Rec BCD The recB, recC & recD genes code for the three subunits of the Rec BCD enzyme which has five activities: exonuclease V; a helicase activity; an endonuclease activity; an ATPase activity; and, an ssDNA exonuclease activity. RecBCD can unwind DNA faster than it rewinds. Thus as it travels along a DNA molecule, it generates ssDNA loops. When the enzyme encounters a Chi sequence, it cleaves the DNA nearby. This generates a ssDNA region that can serve (along with RecA) to initiate strand exchange and a recombination reaction. Chi sites were originally characterized because they are Crossover Hotspot Instigators. The site has the sequence GCTGGTGG. RecBCD cleaves several nucleotides to the 3' of this site.

RuvA : 

RuvA RuvA is a small protein whose function is to recognize a Holliday junction thereby assisting the RuvB helicase to promote branch migration.

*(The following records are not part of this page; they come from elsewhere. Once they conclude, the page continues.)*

Context: an optimization exercise on an open-source flow, tuned for small area, a short achievable clock period and few clock cycles per item. The choices shown serve that exercise and are no tape-out recipe.
The RTL was checked by simulation tests, not by an equivalence proof against the original design.

==> run a <==
==> flow/design.v (excerpt) <==
module polyval_acc (
    input  wire         clk,
    input  wire         rst,
    input  wire         in_valid,
    output wire         in_ready,
    input  wire [1:0]   in_op,
    input  wire [127:0] in_data,
    output reg          done,
    output reg          err,
    output wire [127:0] result
);
==> module polyval_acc, before the edit <==
module polyval_acc (
    input  wire         clk,
    input  wire         rst,
    input  wire         in_valid,
    output wire         in_ready,
    input  wire [1:0]   in_op,
    input  wire [127:0] in_data,
    output reg          done,
    output reg          err,
    output wire [127:0] result
);
    localparam [1:0] OP_SEED = 2'd0;
    localparam [1:0] OP_CLR  = 2'd1;
    localparam [1:0] OP_BLK  = 2'd2;
    localparam [1:0] OP_LEN  = 2'd3;
    function [127:0] mulx;
        input [127:0] a;
        begin
            mulx = {1'b0, a[127:1]} ^ (a[0] ? {8'he1, 120'd0} : 128'd0);
        end
    endfunction
    reg [127:0] acc;      
    reg [127:0] mul_h;    
    reg         seeded;   
    reg         busy;
    reg [6:0]   bit_cnt;
    reg [127:0] x_sr;
    reg [127:0] z;
    reg [127:0] v;
    wire         accept = in_valid && in_ready;
    wire [127:0] len_blk = {in_data[124:64], 3'b000, in_data[60:0], 3'b000};
    wire [127:0] fold_in = (in_op == OP_LEN) ? len_blk : in_data;
    wire [127:0] z_next  = x_sr[127] ? (z ^ v) : z;
    assign in_ready = !busy;
    assign result   = acc;
    always @(posedge clk) begin
        if (rst) begin
            acc     <= 128'd0;
            seeded  <= 1'b0;
            busy    <= 1'b0;
            bit_cnt <= 7'd0;
            done    <= 1'b0;
            err     <= 1'b0;
        end else begin
            done <= 1'b0;
            err  <= 1'b0;
            if (busy) begin
                z       <= z_next;
                v       <= mulx(v);
                x_sr    <= {x_sr[126:0], 1'b0};
                bit_cnt <= bit_cnt + 7'd1;
                if (bit_cnt == 7'd127) begin
                    acc  <= z_next;
                    busy <= 1'b0;
                    done <= 1'b1;
                end
            end else if (accept) begin
                case (in_op)
                    OP_SEED: begin
                        mul_h  <= mulx(in_data);
                        seeded <= 1'b1;
                        done   <= 1'b1;
                    end
                    OP_CLR: begin
                        acc  <= 128'd0;
                        done <= 1'b1;
                    end
                    default: begin
                        if (seeded) begin
                            x_sr    <= acc ^ fold_in;
                            z       <= 128'd0;
                            v       <= mul_h;
                            bit_cnt <= 7'd0;
                            busy    <= 1'b1;
                        end else begin
                            done <= 1'b1;
                            err  <= 1'b1;
                        end
                    end
                endcase
            end
        end
    end
endmodule
Settings: LEC_CHECK=0, CAP_MARGIN=20, CORE_MARGIN=2, CORE_UTILIZATION=40, SLEW_MARGIN=20; clock period 5.0 ns.
run.sh (not shown) runs the stock make flow with config.mk's settings and CLKGATE_MAP_FILE= SYNTH_SCRIPT=/design/flow/synth_recipe.tcl, a recipe that flattens the netlist after the stock synthesis.
==> run b (differences from run a) <==
==> flow/design.v (replaced) <==
module polyval_acc (
    input  wire         clk,
    input  wire         rst,
    input  wire         in_valid,
    output wire         in_ready,
    input  wire [1:0]   in_op,
    input  wire [127:0] in_data,
    output reg          done,
    output reg          err,
    output wire [127:0] result
);
    localparam [1:0] OP_SEED = 2'd0;
    localparam [1:0] OP_CLR  = 2'd1;
    function [127:0] mulx;
        input [127:0] a;
        begin
            mulx = {1'b0, a[127:1]} ^ (a[0] ? {8'he1, 120'd0} : 128'd0);
        end
    endfunction
    function [127:0] rev128;
        input [127:0] a;
        integer i;
        begin
            for (i = 0; i < 128; i = i + 1) rev128[i] = a[127 - i];
        end
    endfunction
    function [14:0] clmul8;
        input [7:0] a, b;
        integer i;
        begin
            clmul8 = 15'd0;
            for (i = 0; i < 8; i = i + 1)
                if (a[i]) clmul8 = clmul8 ^ ({7'd0, b} << i);
        end
    endfunction
    function [23:0] kx16;
        input [15:0] a;
        begin
            kx16 = {(a[7:0] ^ a[15:8]), (a[15:8]), (a[7:0])};
        end
    endfunction
    function [30:0] kmul16;
        input [23:0] a, b;
        reg [14:0] l, h, m;
        begin
            l = clmul8(a[7:0], b[7:0]);
            h = clmul8(a[15:8], b[15:8]);
            m = clmul8(a[23:16], b[23:16]) ^ l ^ h;
            kmul16 = {16'd0, l} ^ ({16'd0, m} << 8) ^ ({16'd0, h} << 16);
        end
    endfunction
    function [71:0] kx32;
        input [31:0] a;
        begin
            kx32 = {kx16(a[15:0] ^ a[31:16]), kx16(a[31:16]), kx16(a[15:0])};
        end
    endfunction
    function [62:0] kmul32;
        input [71:0] a, b;
        reg [30:0] l, h, m;
        begin
            l = kmul16(a[23:0], b[23:0]);
            h = kmul16(a[47:24], b[47:24]);
            m = kmul16(a[71:48], b[71:48]) ^ l ^ h;
            kmul32 = {32'd0, l} ^ ({32'd0, m} << 16) ^ ({32'd0, h} << 32);
        end
    endfunction
    function [287:0] hexp;
        input [127:0] h;
        begin
            hexp = {kx32(h[127:96]), kx32(h[95:64]), kx32(h[63:32]), kx32(h[31:0])};
        end
    endfunction
    function [127:0] red;
        input [159:0] u;
        reg [31:0] t;
        begin
            t = u[159:128];
            red = u[127:0] ^ {96'd0, t} ^ {95'd0, t, 1'b0} ^ {94'd0, t, 2'b0} ^ {89'd0, t, 7'b0};
        end
    endfunction
    function [159:0] step;
        input [127:0] z;
        input [71:0] d;
        input [287:0] hx;
        begin
            step = {z, 32'd0}
                ^ {97'd0, kmul32(d, hx[71:0])}
                ^ {65'd0, kmul32(d, hx[143:72]), 32'd0}
                ^ {33'd0, kmul32(d, hx[215:144]), 64'd0}
                ^ {1'd0, kmul32(d, hx[287:216]), 96'd0}
                ;
        end
    endfunction
    reg [159:0] u;        
    reg [287:0] hx;       
    reg [95:0] xs;       
    reg [71:0]  dx;       
    reg         seeded;   
    reg         busy;     
    reg [1:0]   cnt;      
    wire         accept  = in_valid && in_ready;
    wire [127:0] len_blk = {in_data[124:64], 3'b000, in_data[60:0], 3'b000};
    wire [127:0] fold_in = in_op[0] ? len_blk : in_data;
    wire [127:0] acc     = rev128(red(u));    
    wire [127:0] xp      = rev128(acc ^ fold_in);
    wire [159:0] prod    = step(red(u), dx, hx);
    assign in_ready = !busy;
    assign result   = acc;
    always @(posedge clk) begin
        if (busy) begin
            dx <= kx32(xs[95:64]);
            xs  <= {xs[63:0], 32'd0};
        end else begin
            dx <= kx32(xp[127:96]);
            xs <= xp[95:0];
        end
    end
    always @(posedge clk) begin
        if (rst) begin
            u      <= 160'd0;
            seeded <= 1'b0;
            busy   <= 1'b0;
            cnt    <= 2'd0;
            done   <= 1'b0;
            err    <= 1'b0;
        end else begin
            done <= 1'b0;
            err  <= 1'b0;
            if (busy) begin
                u   <= prod;
                cnt <= cnt + 2'd1;
                if (cnt == 2'd3) begin
                    busy <= 1'b0;
                    cnt  <= 2'd0;
                    done <= 1'b1;
                end
            end else if (accept) begin
                case (in_op)
                    OP_SEED: begin
                        hx     <= hexp(rev128(mulx(in_data)));
                        seeded <= 1'b1;
                        done   <= 1'b1;
                    end
                    OP_CLR: begin
                        u    <= 160'd0;
                        done <= 1'b1;
                    end
                    default: begin
                        if (seeded) begin
                            u    <= 160'd0;
                            busy <= 1'b1;
                        end else begin
                            done <= 1'b1;
                            err  <= 1'b1;
                        end
                    end
                endcase
            end
        end
    end
endmodule
ABC_CLOCK_PERIOD_IN_PS = 3000   (was not set)
CAP_MARGIN = 10   (was 20)
CORE_UTILIZATION = 65   (was 40)
SETUP_SLACK_MARGIN = 2.0   (was not set)
SLEW_MARGIN = 10   (was 20)
==> run c (differences from run a) <==
==> flow/design.v (replaced) <==
module polyval_acc (
    input  wire         clk,
    input  wire         rst,
    input  wire         in_valid,
    output wire         in_ready,
    input  wire [1:0]   in_op,
    input  wire [127:0] in_data,
    output reg          done,
    output reg          err,
    output wire [127:0] result
);
    localparam [1:0] OP_SEED = 2'd0;
    localparam [1:0] OP_CLR  = 2'd1;
    function [127:0] mulx;
        input [127:0] a;
        begin
            mulx = {1'b0, a[127:1]} ^ (a[0] ? {8'he1, 120'd0} : 128'd0);
        end
    endfunction
    function [127:0] rev128;
        input [127:0] a;
        integer i;
        begin
            for (i = 0; i < 128; i = i + 1) rev128[i] = a[127 - i];
        end
    endfunction
    function [14:0] clmul8;
        input [7:0] a, b;
        integer i;
        begin
            clmul8 = 15'd0;
            for (i = 0; i < 8; i = i + 1)
                if (a[i]) clmul8 = clmul8 ^ ({7'd0, b} << i);
        end
    endfunction
    function [30:0] clmul16;
        input [15:0] a, b;
        reg [14:0] l, h, m;
        begin
            l = clmul8(a[7:0], b[7:0]);
            h = clmul8(a[15:8], b[15:8]);
            m = clmul8(a[7:0] ^ a[15:8], b[7:0] ^ b[15:8]) ^ l ^ h;
            clmul16 = {16'd0, l} ^ ({16'd0, m} << 8) ^ ({16'd0, h} << 16);
        end
    endfunction
    function [62:0] clmul32;
        input [31:0] a, b;
        reg [30:0] l, h, m;
        begin
            l = clmul16(a[15:0], b[15:0]);
            h = clmul16(a[31:16], b[31:16]);
            m = clmul16(a[15:0] ^ a[31:16], b[15:0] ^ b[31:16]) ^ l ^ h;
            clmul32 = {32'd0, l} ^ ({32'd0, m} << 16) ^ ({32'd0, h} << 32);
        end
    endfunction
    function [127:0] step;
        input [127:0] z;
        input [31:0] d;
        input [127:0] h;
        reg [159:0] u;
        reg [31:0] t;
        begin
            u = {z, 32'd0}
                ^ {97'd0, clmul32(d, h[31:0])}
                ^ {65'd0, clmul32(d, h[63:32]), 32'd0}
                ^ {33'd0, clmul32(d, h[95:64]), 64'd0}
                ^ {1'd0, clmul32(d, h[127:96]), 96'd0}
                ;
            t = u[159:128];
            step = u[127:0] ^ {96'd0, t} ^ {95'd0, t, 1'b0} ^ {94'd0, t, 2'b0} ^ {89'd0, t, 7'b0};
        end
    endfunction
    reg [127:0] acc;      
    reg [127:0] hp;       
    reg [127:0] xs;       
    reg         seeded;   
    reg         busy;     
    reg [1:0]   cnt;      
    wire         accept  = in_valid && in_ready;
    wire [127:0] len_blk = {in_data[124:64], 3'b000, in_data[60:0], 3'b000};
    wire [127:0] fold_in = in_op[0] ? len_blk : in_data;
    wire [127:0] prod    = rev128(step(rev128(acc), xs[127:96], hp));
    assign in_ready = !busy;
    assign result   = acc;
    always @(posedge clk) begin
        if (rst) begin
            acc    <= 128'd0;
            seeded <= 1'b0;
            busy   <= 1'b0;
            cnt    <= 2'd0;
            done   <= 1'b0;
            err    <= 1'b0;
        end else begin
            done <= 1'b0;
            err  <= 1'b0;
            if (busy) begin
                acc <= prod;
                xs  <= {xs[95:0], 32'd0};
                cnt <= cnt + 2'd1;
                if (cnt == 2'd3) begin
                    busy <= 1'b0;
                    cnt  <= 2'd0;
                    done <= 1'b1;
                end
            end else if (accept) begin
                case (in_op)
                    OP_SEED: begin
                        hp     <= rev128(mulx(in_data));
                        seeded <= 1'b1;
                        done   <= 1'b1;
                    end
                    OP_CLR: begin
                        acc  <= 128'd0;
                        done <= 1'b1;
                    end
                    default: begin
                        if (seeded) begin
                            xs   <= rev128(acc ^ fold_in);
                            acc  <= 128'd0;
                            busy <= 1'b1;
                        end else begin
                            done <= 1'b1;
                            err  <= 1'b1;
                        end
                    end
                endcase
            end
        end
    end
endmodule
==> summary of the runs <==
Run b completed with no timing, DRC or antenna violations. Run c went through all stages and came out clean. Run a ran to the end with no violations. Against run b, the register-to-register slack of run c is worse by 1600 ps. The highest cell count belongs to run c, the lowest to run a. The lowest non-clock buffer count belongs to run a, the highest to run c. Via count, highest first: run b, run c, run a. Against run b, the fmax of run a is larger by 8.4%. Synthesized cell count: run b > run c > run a. Of run b and run a, run a has the higher sequential share of layout area (gap 30 points). The lowest die area belongs to run a, the highest to run c. Critical path depth is the same in run b and run a. Clock skew: run c > run b > run a. Worst setup slack, lowest first: run c, run b, run a.
Testbench counts of run a, summed over its fixed seeds: cycles 218,984, commands 1,888.
Testbench counts of run b, summed over its fixed seeds: cycles 8,680, commands 1,888.
Testbench counts of run c, summed over its fixed seeds: cycles 8,680, commands 1,888.

==> afterwards: timing with drivers on the ports <==
The flow's constraints put no driver on any port. The routed layouts listed below were extracted and timed again, unchanged, in two steps.
Step 1 assumes that a clkbuf_16 drives the clock port and a buf_2 every other input.
Step 2 also shifts input and output timing later by t, the mid clock arrival at the registers, as if the neighbouring blocks saw the same clock.
Slacks: no drivers / after step 1 / after step 2; pairs: no drivers / after step 1.
| run | t, ns | setup WS [ns] | pins driven straight from the clock port |
|---|---|---|---|
| run a | 0.660 | 2.099 / 2.099 / 1.557 | 1 |
| run b | 0.736 | 1.856 / 1.777 / 1.419 | 1 |
| run c | 0.758 | 0.233 / 0.233 / 0.233 | 1 |
After both steps every run listed still meets setup and hold. For run a, which loses most, drivers alone change the setup slack by 0.000 ns; drivers and shift together by -0.542 ns.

The crystal structure of the E. coli RuvA protein was solved at a resolution of 1.9 Å. (See The protein forms a tetramer in an unusual manner - though one that is ideally suited to its function. "Four monomers of RuvA are related by fourfold symmetry in a manner reminiscent of a four-petaled flower. The four DNA duplex arms of a Holliday junction can be modeled in a square planar configuration and docked into grooves on the concave surface of the protein around a central pin that may facilitate strand separation during the migration reaction."  The RuvA protein is 203 amino acids in length but only 190 of them could be assigned in the crystal structure. Most of the missing assignments represent amino acids in a flexible part of the protein.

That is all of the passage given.